Children realizing tomorrow came, friends falling forever silent,
sitting on seawalls at 3 AM.
Having not to wish, always saying hello, reliving every "Goodbye".
Tears are such little things
that somehow leak from deep within us all and they always fall for every why there ever will be endlessly ...one drop at a time to me.
Your muse is a exquisite one. I have read this I don't know how many times, but it is beautiful and exquisite. I may repeat words in this review and I ask for forgiveness, but this was something that blew me away and I am still coming back from it all.

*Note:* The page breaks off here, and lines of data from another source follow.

$ cat config.mk
export PLATFORM = sky130hd
export DESIGN_NAME = uc_uart_ctrl
export DESIGN_NICKNAME = d
export VERILOG_FILES = /design/src/logic/uc_pkg.sv /design/src/logic/uc_uart_ctrl.sv
export SDC_FILE = /design/constraint.sdc
export NUM_CORES = 1
export LEC_CHECK = 0
export ABC_AREA = 1
export BUFFER_PORTS_ARGS = -buffer_cell sky130_fd_sc_hd__buf_2
export CAP_MARGIN = 20
export CORE_UTILIZATION = 40
export DETAILED_ROUTE_END_ITERATION = 6
export SLEW_MARGIN = 30
export SYNTH_ARGS = -nofsm -noshare
export SYNTH_HDL_FRONTEND = slang
export SYNTH_SLANG_ARGS = --single-unit
$ cat constraint.sdc
create_clock -name I_CLOCK -period 3.9 [get_ports I_CLOCK]
set_clock_uncertainty 0.05 [all_clocks]
set_input_delay 0.195 -clock I_CLOCK [delete_from_list [all_inputs] [get_ports I_CLOCK]]
set_output_delay 0.195 -clock I_CLOCK [all_outputs]
set_load 0.01 [all_outputs]
$ cat src/logic/uc_pkg.sv
// Package: register map, field positions, frame sizes and carrier types of the UART control block
package uc_pkg;
  // Register indices; byte address is four times the index
  localparam logic [11:0] UC_IDX_FMT = 12'h013;
  localparam logic [11:0] UC_IDX_CTL = 12'h014;
  localparam logic [11:0] UC_IDX_NIN = 12'h015;
  localparam logic [11:0] UC_IDX_STS = 12'h016;
  localparam logic [11:0] UC_IDX_DAT = 12'h018;
  localparam logic [11:0] UC_ADDR_FMT = {UC_IDX_FMT[9:0], 2'b00};
  localparam logic [11:0] UC_ADDR_CTL = {UC_IDX_CTL[9:0], 2'b00};
  localparam logic [11:0] UC_ADDR_NIN = {UC_IDX_NIN[9:0], 2'b00};
  localparam logic [11:0] UC_ADDR_STS = {UC_IDX_STS[9:0], 2'b00};
  localparam logic [11:0] UC_ADDR_DAT = {UC_IDX_DAT[9:0], 2'b00};
  // frame_format_control fields
  localparam int UC_F_ODD = 0;
  localparam int UC_F_PAR = 1;
  localparam int UC_F_WAKE = 3;
  localparam int UC_F_NINE = 4;
  localparam int UC_F_MOD = 6;
  // irq_and_tx_rx_control fields
  localparam int UC_C_BRK = 0;
  localparam int UC_C_STBY = 1;
  localparam int UC_C_RXON = 2;
  localparam int UC_C_TXON = 3;
  localparam int UC_C_ILI = 4;
  localparam int UC_C_RFI = 5;
  localparam int UC_C_TCI = 6;
  localparam int UC_C_TEI = 7;
  // ninth_bit_error_irq_control fields
  localparam int UC_N_PEE = 0;
  localparam int UC_N_FEE = 1;
  localparam int UC_N_NEE = 2;
  localparam int UC_N_ORE = 3;
  localparam int UC_N_TX9 = 6;
  localparam int UC_N_RX9 = 7;
  // tx_rx_status fields; bits 5..0 are the receive flags
  localparam int UC_S_TBE = 7;
  localparam int UC_S_TC = 6;
  localparam int UC_RXF_W = 6;
  // Frame sizes in bit times
  localparam int UC_FRAME_W = 11;
  localparam logic [3:0] UC_LEN_SHORT = 4'ha;
  localparam logic [3:0] UC_LEN_LONG = 4'hb;
  localparam logic [3:0] UC_LEN_MARK = 4'h1;
  // Reset values of the transmit flags
  localparam logic UC_TBE_RST = 1'b1;
  localparam logic UC_TC_RST = 1'b1;
  // APB request bundle
  typedef struct packed {
    logic psel;
    logic penable;
    logic pwrite;
    logic [11:0] paddr;
    logic [31:0] pwdata;
  } uc_apb_req_t;
  // Character events from the receive sampler
  typedef struct packed {
    logic valid;
    logic [8:0] data;
    logic idle;
    logic overrun;
    logic noise;
    logic framing;
    logic parity_err;
  } uc_rx_evt_t;
  // Transmit shifter state
  typedef enum logic {UC_TX_IDLE, UC_TX_SHIFT} uc_tx_st_t;
endpackage : uc_pkg

$ cat src/logic/uc_uart_ctrl.sv
// Module: UART control, status flags and transmit shifter behind an APB slave
// Overview of operation
// - Parity on puts parity bit at MSB
// - Parity select: one odd, zero even
// - Start, 8-9 data/parity, stop: 10/11 bits
// - Empty enable gates empty flag to tx request
// - Done enable gates done flag to tx request
// - Full enable gates full flag to rx request
// - Idle enable gates idle flag to rx request
// - Enabling transmitter sends one-frame preamble of ones
// - Disabled transmitter finishes character, then idles high
// - Off-then-on mid-frame queues one idle character
// - Receiver off sets no receive flags; status-then-read still clears them
// - Standby hides rx requests until wake condition
// - Break bit sends breaks, then a one
// - Break toggled early replaces pending preamble
// - Received ninth bit: bit 8, or bit 7
// - Ninth transmit bit loads with data buffer
// - Four enables gate error flags to error request
// - Empty flag sets on transfer, clears status-then-write
// - Done flag set while nothing queued or sending
// - Full flag sets on transfer, clears status-then-read
// - Module off sets empty and done, masks tx
// - Nine-bit select chooses 9-bit characters
//
// Register access over APB was left to the implementer.
`timescale 1ns/1ns
module uc_uart_ctrl
  import uc_pkg::*;
(
  // Clock and reset
  input wire logic I_CLOCK,
  input wire logic I_RSTN,
  // APB slave
  input wire uc_apb_req_t I_APB,
  output logic [31:0] O_PRDATA,
  output logic O_PREADY,
  output logic O_PSLVERR,
  // Baud generator and receive sampler
  input wire logic I_BIT_TICK,
  input wire uc_rx_evt_t I_RX_EVT,
  // Serial line and requests
  output logic O_TXD,
  output logic O_RX_ON,
  output logic O_TX_IRQ,
  output logic O_RX_IRQ,
  output logic O_ERR_IRQ
);

  // Frame builder, LSB first: start, data, ninth or parity, stop
  function automatic logic [UC_FRAME_W-1:0] uc_frame(input logic [7:0] d, input logic b9,
      input logic nine, input logic par, input logic odd);
    logic p;
    logic [UC_FRAME_W-1:0] f;
    p = 1'b0;
    f = {UC_FRAME_W{1'b1}};
    f[8:1] = d;
    if (par) begin
      p = (nine ? (^d) : (^d[6:0])) ^ odd;
      if (nine) f[9] = p;
      else f[8] = p;
    end else if (nine) begin
      f[9] = b9;
    end
    f[0] = 1'b0;
    return f;
  endfunction : uc_frame

  // Frame length in bit times
  function automatic logic [3:0] uc_len(input logic nine);
    return nine ? UC_LEN_LONG : UC_LEN_SHORT;
  endfunction : uc_len

  // Bus handshake
  logic rdy_q;
  logic [31:0] prd_q;
  logic err_q;
  // Format and control fields
  logic odd_q, par_q, wake_q, nine_q, mod_q;
  logic tei_q, tci_q, rfi_q, ili_q, txon_q, rxon_q, stby_q, brk_q;
  logic ore_q, nee_q, fee_q, pee_q;
  // Fields that reset leaves alone
  logic rx9_q, tx9_q;
  logic [7:0] tdat_q, rdat_q;
  // Flags and their clear arming
  logic tbe_q, tc_q, tbe_arm_q;
  logic [UC_RXF_W-1:0] rxf_q, rx_arm_q;
  // Transmitter
  uc_tx_st_t st_q;
  logic [UC_FRAME_W-1:0] sh_q;
  logic [3:0] cnt_q;
  logic txd_q, pre_q, bkr_q, mark_q;
  // Requests
  logic txi_q, rxi_q, eri_q;

  // Decoded accesses, taken only at the access edge
  logic acc, wr, rd;
  logic wr_fmt, wr_ctl, wr_nin, wr_dat, rd_sts, rd_dat;
  logic mapped;
  logic [31:0] rdata;
  assign acc = I_APB.psel & I_APB.penable & rdy_q;
  assign wr = acc & I_APB.pwrite;
  assign rd = acc & ~I_APB.pwrite;
  assign wr_fmt = wr && I_APB.paddr == UC_ADDR_FMT;
  assign wr_ctl = wr && I_APB.paddr == UC_ADDR_CTL;
  assign wr_nin = wr && I_APB.paddr == UC_ADDR_NIN;
  assign wr_dat = wr && I_APB.paddr == UC_ADDR_DAT;
  assign rd_sts = rd && I_APB.paddr == UC_ADDR_STS;
  assign rd_dat = rd && I_APB.paddr == UC_ADDR_DAT;

  // Read mux; unused bits read zero
  always_comb begin
    rdata = '0;
    mapped = 1'b1;
    unique case (I_APB.paddr)
      UC_ADDR_FMT: begin
        rdata[UC_F_ODD] = odd_q;
        rdata[UC_F_PAR] = par_q;
        rdata[UC_F_WAKE] = wake_q;
        rdata[UC_F_NINE] = nine_q;
        rdata[UC_F_MOD] = mod_q;
      end
      UC_ADDR_CTL: rdata[7:0] = {tei_q, tci_q, rfi_q, ili_q, txon_q, rxon_q, stby_q, brk_q};
      UC_ADDR_NIN: begin
        rdata[UC_N_RX9] = rx9_q;
        rdata[UC_N_TX9] = tx9_q;
        rdata[UC_N_ORE] = ore_q;
        rdata[UC_N_NEE] = nee_q;
        rdata[UC_N_FEE] = fee_q;
        rdata[UC_N_PEE] = pee_q;
      end
      UC_ADDR_STS: rdata[7:0] = {tbe_q, tc_q, rxf_q};
      UC_ADDR_DAT: rdata[7:0] = rdat_q;
      default: mapped = 1'b0;
    endcase
  end

  // APB: ready rises on the setup edge, so every access has zero wait states
  always_ff @(posedge I_CLOCK) begin
    if (!I_RSTN) begin
      rdy_q <= 1'b0;
      prd_q <= '0;
      err_q <= 1'b0;
    end else begin
      rdy_q <= I_APB.psel & ~I_APB.penable;
      // Data captured at setup; address is stable through the access
      if (I_APB.psel & ~I_APB.penable) begin
        prd_q <= rdata;
        err_q <= ~mapped;
      end
    end
  end

  // Format register
  always_ff @(posedge I_CLOCK) begin
    if (!I_RSTN) begin
      odd_q <= 1'b0;
      par_q <= 1'b0;
      wake_q <= 1'b0;
      nine_q <= 1'b0;
      mod_q <= 1'b0;
    end else if (wr_fmt) begin
      odd_q <= I_APB.pwdata[UC_F_ODD];
      par_q <= I_APB.pwdata[UC_F_PAR];
      wake_q <= I_APB.pwdata[UC_F_WAKE];
      nine_q <= I_APB.pwdata[UC_F_NINE];
      mod_q <= I_APB.pwdata[UC_F_MOD];
    end
  end

  // Wake conditions: idle line, or address mark in the character MSB
  logic wake_idle, wake_mark;
  assign wake_idle = rxon_q & stby_q & ~wake_q & I_RX_EVT.idle;
  assign wake_mark = rxon_q & stby_q & wake_q & I_RX_EVT.valid &
                     (nine_q ? I_RX_EVT.data[8] : I_RX_EVT.data[7]);

  // Interrupt enables and tx/rx control
  always_ff @(posedge I_CLOCK) begin
    if (!I_RSTN) begin
      {tei_q, tci_q, rfi_q, ili_q} <= '0;
      txon_q <= 1'b0;
      rxon_q <= 1'b0;
      stby_q <= 1'b0;
      brk_q <= 1'b0;
    end else begin
      if (wr_ctl) begin
        {tei_q, tci_q, rfi_q, ili_q} <= I_APB.pwdata[UC_C_TEI:UC_C_ILI];
        txon_q <= I_APB.pwdata[UC_C_TXON];
        rxon_q <= I_APB.pwdata[UC_C_RXON];
        brk_q <= I_APB.pwdata[UC_C_BRK];
      end
      // Software setting standby wins over a wake in the same cycle
      if (wr_ctl && I_APB.pwdata[UC_C_STBY]) stby_q <= 1'b1;
      else if (wake_idle | wake_mark) stby_q <= 1'b0;
      else if (wr_ctl) stby_q <= 1'b0;
    end
  end

  // Error enables; ninth transmit bit keeps its value over reset
  always_ff @(posedge I_CLOCK) begin
    if (!I_RSTN) begin
      {ore_q, nee_q, fee_q, pee_q} <= '0;
    end else if (wr_nin) begin
      ore_q <= I_APB.pwdata[UC_N_ORE];
      nee_q <= I_APB.pwdata[UC_N_NEE];
      fee_q <= I_APB.pwdata[UC_N_FEE];
      pee_q <= I_APB.pwdata[UC_N_PEE];
    end
  end

  // Buffers and ninth bits without reset
  logic rx_take;
  assign rx_take = rxon_q & I_RX_EVT.valid & (~stby_q | wake_mark);
  always_ff @(posedge I_CLOCK) begin
    if (wr_nin) tx9_q <= I_APB.pwdata[UC_N_TX9];
    if (wr_dat) tdat_q <= I_APB.pwdata[7:0];
    if (rx_take) begin
      rdat_q <= I_RX_EVT.data[7:0];
      rx9_q <= nine_q ? I_RX_EVT.data[8] : I_RX_EVT.data[7];
    end
  end

  // Transmit scheduling: break beats preamble beats data
  logic idle_tx, load_brk, load_mark, load_pre, load_dat;
  assign idle_tx = mod_q & (st_q == UC_TX_IDLE);
  assign load_brk = idle_tx & (brk_q | bkr_q);
  assign load_mark = idle_tx & ~load_brk & mark_q;
  assign load_pre = idle_tx & ~load_brk & ~mark_q & pre_q;
  assign load_dat = idle_tx & txon_q & ~tbe_q & ~brk_q & ~bkr_q & ~mark_q & ~pre_q;

  // Pending preamble, break request and trailing mark bit
  always_ff @(posedge I_CLOCK) begin
    if (!I_RSTN || !mod_q) begin
      pre_q <= 1'b0;
      bkr_q <= 1'b0;
      mark_q <= 1'b0;
    end else begin
      // Enable rising, also after a clear mid-frame, queues one idle frame
      if (wr_ctl && I_APB.pwdata[UC_C_TXON] && !txon_q) pre_q <= 1'b1;
      else if (load_pre || load_brk) pre_q <= 1'b0;
      // A quick set-and-clear still yields one break
      if (wr_ctl && I_APB.pwdata[UC_C_BRK]) bkr_q <= 1'b1;
      else if (load_brk) bkr_q <= 1'b0;
      // A lone one after the last break guarantees the next start bit; only a break ends low
      if (st_q == UC_TX_SHIFT && !sh_q[0] && cnt_q == UC_LEN_MARK && I_BIT_TICK && !brk_q)
        mark_q <= 1'b1;
      else if (load_mark) mark_q <= 1'b0;
    end
  end

  // Shifter; the last bit is held one bit time before the next load
  always_ff @(posedge I_CLOCK) begin
    if (!I_RSTN || !mod_q) begin
      st_q <= UC_TX_IDLE;
      sh_q <= '1;
      cnt_q <= '0;
      txd_q <= 1'b1;
    end else if (st_q == UC_TX_IDLE) begin
      if (load_brk) sh_q <= '0;
      else if (load_mark) sh_q <= '1;
      else if (load_pre) sh_q <= '1;
      else if (load_dat) sh_q <= uc_frame(tdat_q, tx9_q, nine_q, par_q, odd_q);
      if (load_mark) cnt_q <= UC_LEN_MARK;
      else cnt_q <= uc_len(nine_q);
      if (load_brk | load_mark | load_pre | load_dat) st_q <= UC_TX_SHIFT;
      if (I_BIT_TICK) txd_q <= 1'b1;
    end else if (I_BIT_TICK) begin
      txd_q <= sh_q[0];
      sh_q <= {1'b1, sh_q[UC_FRAME_W-1:1]};
      cnt_q <= cnt_q - 4'h1;
      // Current frame always completes while the module is on, even with the transmitter off
      if (cnt_q == UC_LEN_MARK) st_q <= UC_TX_IDLE;
    end
  end

  // Transmit flags; a set in the clearing cycle wins
  always_ff @(posedge I_CLOCK) begin
    if (!I_RSTN) begin
      tbe_q <= UC_TBE_RST;
      tc_q <= UC_TC_RST;
      tbe_arm_q <= 1'b0;
    end else begin
      if (!mod_q || load_dat) tbe_q <= 1'b1;
      else if (wr_dat && tbe_arm_q) tbe_q <= 1'b0;
      if (rd_sts) tbe_arm_q <= prd_q[UC_S_TBE];
      else if (wr_dat) tbe_arm_q <= 1'b0;
      tc_q <= ~mod_q | (tbe_q & ~load_dat & (st_q == UC_TX_IDLE) & ~pre_q & ~bkr_q &
                        ~brk_q & ~mark_q);
    end
  end

  // Receive flags: full, idle, overrun, noise, framing, parity
  logic [UC_RXF_W-1:0] rx_set;
  always_comb begin
    rx_set = '0;
    if (rxon_q && !stby_q) begin
      rx_set = {1'b0, I_RX_EVT.idle, I_RX_EVT.overrun, I_RX_EVT.noise, I_RX_EVT.framing,
                I_RX_EVT.parity_err};
    end
    rx_set[UC_RXF_W-1] = rx_take;
  end

  // Status read arms, data read clears only the armed flags
  always_ff @(posedge I_CLOCK) begin
    if (!I_RSTN) begin
      rxf_q <= '0;
      rx_arm_q <= '0;
    end else begin
      rxf_q <= rx_set | (rxf_q & ~(rd_dat ? rx_arm_q : '0));
      if (rd_sts) rx_arm_q <= prd_q[UC_RXF_W-1:0];
      else if (rd_dat) rx_arm_q <= '0;
    end
  end

  // Interrupt requests, registered
  always_ff @(posedge I_CLOCK) begin
    if (!I_RSTN) begin
      txi_q <= 1'b0;
      rxi_q <= 1'b0;
      eri_q <= 1'b0;
    end else begin
      txi_q <= mod_q & ((tbe_q & tei_q) | (tc_q & tci_q));
      rxi_q <= ~stby_q & ((rxf_q[5] & rfi_q) | (rxf_q[4] & ili_q));
      eri_q <= |(rxf_q[3:0] & {ore_q, nee_q, fee_q, pee_q});
    end
  end

  // Outputs straight from flip-flops
  assign O_PRDATA = prd_q;
  assign O_PREADY = rdy_q;
  assign O_PSLVERR = err_q;
  assign O_TXD = txd_q;
  assign O_RX_ON = rxon_q;
  assign O_TX_IRQ = txi_q;
  assign O_RX_IRQ = rxi_q;
  assign O_ERR_IRQ = eri_q;

  // Checks
  off_sets_tbe_a: assert property (@(posedge I_CLOCK) disable iff (!I_RSTN)
    !mod_q |=> tbe_q && tc_q) else $error("module off did not set flags");
  tbe_set_a: assert property (@(posedge I_CLOCK) disable iff (!I_RSTN)
    load_dat |=> tbe_q && !tc_q) else $error("transfer did not set empty flag");
  tbe_clear_a: assert property (@(posedge I_CLOCK) disable iff (!I_RSTN)
    mod_q && wr_dat && tbe_arm_q |=> !tbe_q) else $error("empty flag not cleared");
  rxf_set_a: assert property (@(posedge I_CLOCK) disable iff (!I_RSTN)
    rx_take |=> rxf_q[5]) else $error("full flag not set");
  tx_irq_a: assert property (@(posedge I_CLOCK) disable iff (!I_RSTN)
    mod_q && tbe_q && tei_q |=> O_TX_IRQ) else $error("tx request missing");
  done_irq_a: assert property (@(posedge I_CLOCK) disable iff (!I_RSTN)
    mod_q && tc_q && tci_q |=> O_TX_IRQ) else $error("done request missing");
  rx_irq_a: assert property (@(posedge I_CLOCK) disable iff (!I_RSTN)
    !stby_q && rxf_q[5] && rfi_q |=> O_RX_IRQ) else $error("rx request missing");
  idle_irq_a: assert property (@(posedge I_CLOCK) disable iff (!I_RSTN)
    !stby_q && rxf_q[4] && ili_q |=> O_RX_IRQ) else $error("idle request missing");
  stby_mask_a: assert property (@(posedge I_CLOCK) disable iff (!I_RSTN)
    stby_q |=> !O_RX_IRQ) else $error("rx request during standby");
  err_irq_a: assert property (@(posedge I_CLOCK) disable iff (!I_RSTN)
    rxf_q[2] && nee_q |=> O_ERR_IRQ) else $error("noise request missing");
  preamble_a: assert property (@(posedge I_CLOCK) disable iff (!I_RSTN)
    load_pre |=> sh_q == '1 && cnt_q == uc_len($past(nine_q))) else $error("bad preamble");
  break_a: assert property (@(posedge I_CLOCK) disable iff (!I_RSTN)
    load_brk |=> sh_q == '0 && !pre_q) else $error("bad break load");
  parity_a: assert property (@(posedge I_CLOCK) disable iff (!I_RSTN)
    load_dat && par_q && !nine_q |=> sh_q[8] == ((^$past(tdat_q[6:0])) ^ $past(odd_q)))
    else $error("bad parity bit");
  frame_a: assert property (@(posedge I_CLOCK) disable iff (!I_RSTN)
    load_dat |=> !sh_q[0] && sh_q[10] && cnt_q == ($past(nine_q) ? UC_LEN_LONG : UC_LEN_SHORT))
    else $error("bad frame shape");
  idle_high_a: assert property (@(posedge I_CLOCK) disable iff (!I_RSTN)
    st_q == UC_TX_IDLE && I_BIT_TICK |=> O_TXD) else $error("line not idle high");
  ninth_a: assert property (@(posedge I_CLOCK) disable iff (!I_RSTN)
    rx_take && nine_q |=> rx9_q == $past(I_RX_EVT.data[8])) else $error("bad ninth bit");

endmodule : uc_uart_ctrl

==> impl_metrics.py, run 1 <==
metrics = {
    "sta": {
        "period_needed_ns": 2.25,
        "setup_ws_ns": 1.65,
        "finalCritPeriodShare_pct": 57.6,
        "tightest_slew_ns": 0.884,
        "fin_setup_tns_ns": 0,
        "setup_viol": 0,
        "hold_viol": 0,
        "rsz0062_at_grt": "no",
        "slew_violations": 0,
        "timing.fmax_ghz": 0.445,
        "slew-limit-headroom_pct": 40.8,
    },
    "critical_path": {
        "crit_required_ns": 4.09,
        "r2r_slack_ns": 1.65,
        "worstSetupPathType": "flop to flop",
        "worst_ep_arrival_time_ns": 2.44,
        "startpoint_type": "flop",
        "cp_max_fo": 9,
        "end_kind": "flop",
    },
    "flow_run": {
        "drv_cap": 0,
    },
    "power_and_ir_drop": {
        "swShare_pct": 23.1,
        "leakage_nw": 1.89,
        "power.share.combinational_pct": 5.0,
        "powerDensity_nw_per_um2": 362,
        "p_switching_uw": 387,
        "p_int_mw": 1.29,
        "ir_drop_uv": 214,
        "clock_power_share_pct": 42.4,
        "power.total_mw": 1.68,
        "power_frac_seq_pct": 52.6,
    },
    "global_routing": {
        "antenna_found_initial": 0,
        "gr-total-overflow": 0,
        "grt_pass1_vias": 3264,
        "grt_pass1_wl_mm": 15.9,
        "grt_max_degree": 24,
        "grt_util_all_layers_pct": 20.1,
    },
    "cells_and_area": {
        "nFillCells": 995,
        "syn2layout_area_growth_pct": 16.0,
        "drive_above_1_share_pct": 15.7,
        "antennaDiodeCount": 0,
        "nets": 653,
        "post-route-util_pct": 47.6,
    },
    "floorplanning": {
        "dieArea_um2": 10400,
        "die_y_um": 102,
        "pin_count": 104,
        "row_count": 36,
        "initial_core_util_pct": 41.1,
        "core_um2": 9730,
        "die_w_um": 102,
    },
    "status": {
        "outcome": "finished, final reports clean",
    },
    "synth": {
        "synth-seq-cells": 83,
        "synth_seq_area_share_pct": 46.1,
        "synth_edf_count": 18,
        "yosys-top-cells-count": "nand2_1, dfxtp_1, inv_1",
        "syn_area_per_cell_um2": 7.68,
        "yosysTopAreaCell": "dfxtp_1",
        "ys_types": 41,
        "yosys_warnings": 0,
        "async_flop_share_pct": 0,
        "ys.flop_type": "dfxtp_1",
        "synthTopCellsByArea": "dfxtp_1, edfxtp_1, nand2_1",
        "syn_inst": 520,
        "synth_top_area_share_pct": 32.6,
        "synth_area_um2": 4000,
        "yosysMostFrequentCell": "nand2_1",
    },
    "route": {
        "ant_nets": 0,
        "drt-vias-per-instance": 4.84,
        "drt_first_pass_iters": 5,
        "wl_mm": 9.70,
        "initialDrtViolationCount": 152,
        "vias": 3505,
        "drc": 0,
        "routedWlPerCell_um": 13.4,
    },
    "worst_hold_path": {
        "hold_class": "primary input to flop",
    },
    "placement": {
        "dp_slack_ns": 1.68,
        "dp_hpwl_mm": 7.34,
        "globalplace.congestion": 0.846,
        "portBuffers": 55,
    },
    "cts": {
        "cts.htree.levels": 3,
        "insertion_delay_ns": 0.35,
        "clkSlewWorstSetupHoldPaths_ns": 0.09,
        "clockBufferDepth": 2,
        "numCtsBuffers": 9,
        "cts-root-buf": "clkbuf_8",
        "clock-sinks": 83,
        "cts_tree": "built",
    },
}
cell type report:
cell class              count  area, um^2  area share, %
clock buffers              11         174           3.75
repair buffers             66         385           8.31
inverters                  69         264           5.69
multi-input cells         357        1740           37.6
clock inverters             5        62.6           1.35
flip-flops and latches     83        1840           39.7
well taps                 133         166           3.59
registers in the layout, indices dropped and copies added, names as in the netlist, 4 cells and up:
name      flops
O_PRDATA      8
rxf_q         6
sh_q         11
cnt_q         4
tdat_q        8
rdat_q        8
rx_arm_q      6
path summary, 6_finish.rpt:
| check | start | endpoint | cells after the start |
|---|---|---|---|
| setup / recovery | O_PREADY$_SDFF_PN0_ | tbe_q$_SDFFE_PP1P_ | 6 |
| setup reg to reg | O_PREADY$_SDFF_PN0_ | tbe_q$_SDFFE_PP1P_ | 6 |
| hold reg to reg | rx_arm_q[2]$_SDFFE_PN0P_ | rx_arm_q[2]$_SDFFE_PN0P_ | 2 |
| hold / removal | I_APB[2] | tdat_q[2]$_DFFE_PP_ | 1 |
cells by family after synthesis:
logic type | synth area share, %
other | 0.0939
adder cells (fa/ha/maj) | 0.626
AO/OA/AOI/OAI | 16.3
AND/OR/NAND/NOR | 23.7
flip-flops | 46.1
buffers and inverters | 12.5
XOR/XNOR | 0.658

This is an amazing description of heartache. But I like it, because it's not oh-woe-is-me-depression, and it shows we're only human. Crying is so hard for me to do, but there are times when I think of all the things you've listed here, and I just really want to feel the little waterfalls. You know, when I think about all the things I should have done differently. All those little "what-ifs". And I just want to FEEL something, to let out emotions, to prove to myself that I am human. So when I want to cry, I think I'll read this, and keep the hopefulness of it in mind.
Crying is good for the soul... it releases all the anguish, so you can refill your heart. I love the expression of every thought, every cause for pain, every place, that evoked this sadness.
You have connected with the reader on so many levels... This is true Heartache! A Great write Chris!
Amazing, truly artwork.
I sometimes think and wonder, "what if...?" but then I realize... If I'd done this, or that, differently, today wouldve been changed.
And who knows if I'd like that future? If I'd be happily married, as I am now, or partying and clinging to friends who are more shallow than the puddles on the sidewalk I walk right through.
I'm happy with today.
... But that never, ever means, I dont stop wishing for yesterday.
~ Great write, Chris, very thought provoking.
As, usual, you've touched my heart and soul and I DO know exactly what you mean by it all. That is, I guess, my reader's gift to you, my understanding of what you are about. I think this poem spells it out all very clearly and beautifully. A wonderful, truthful, self portrait, exactly as I see AND saw you before I read.
"Life is a terminal disease." All the doctors have basically told me so.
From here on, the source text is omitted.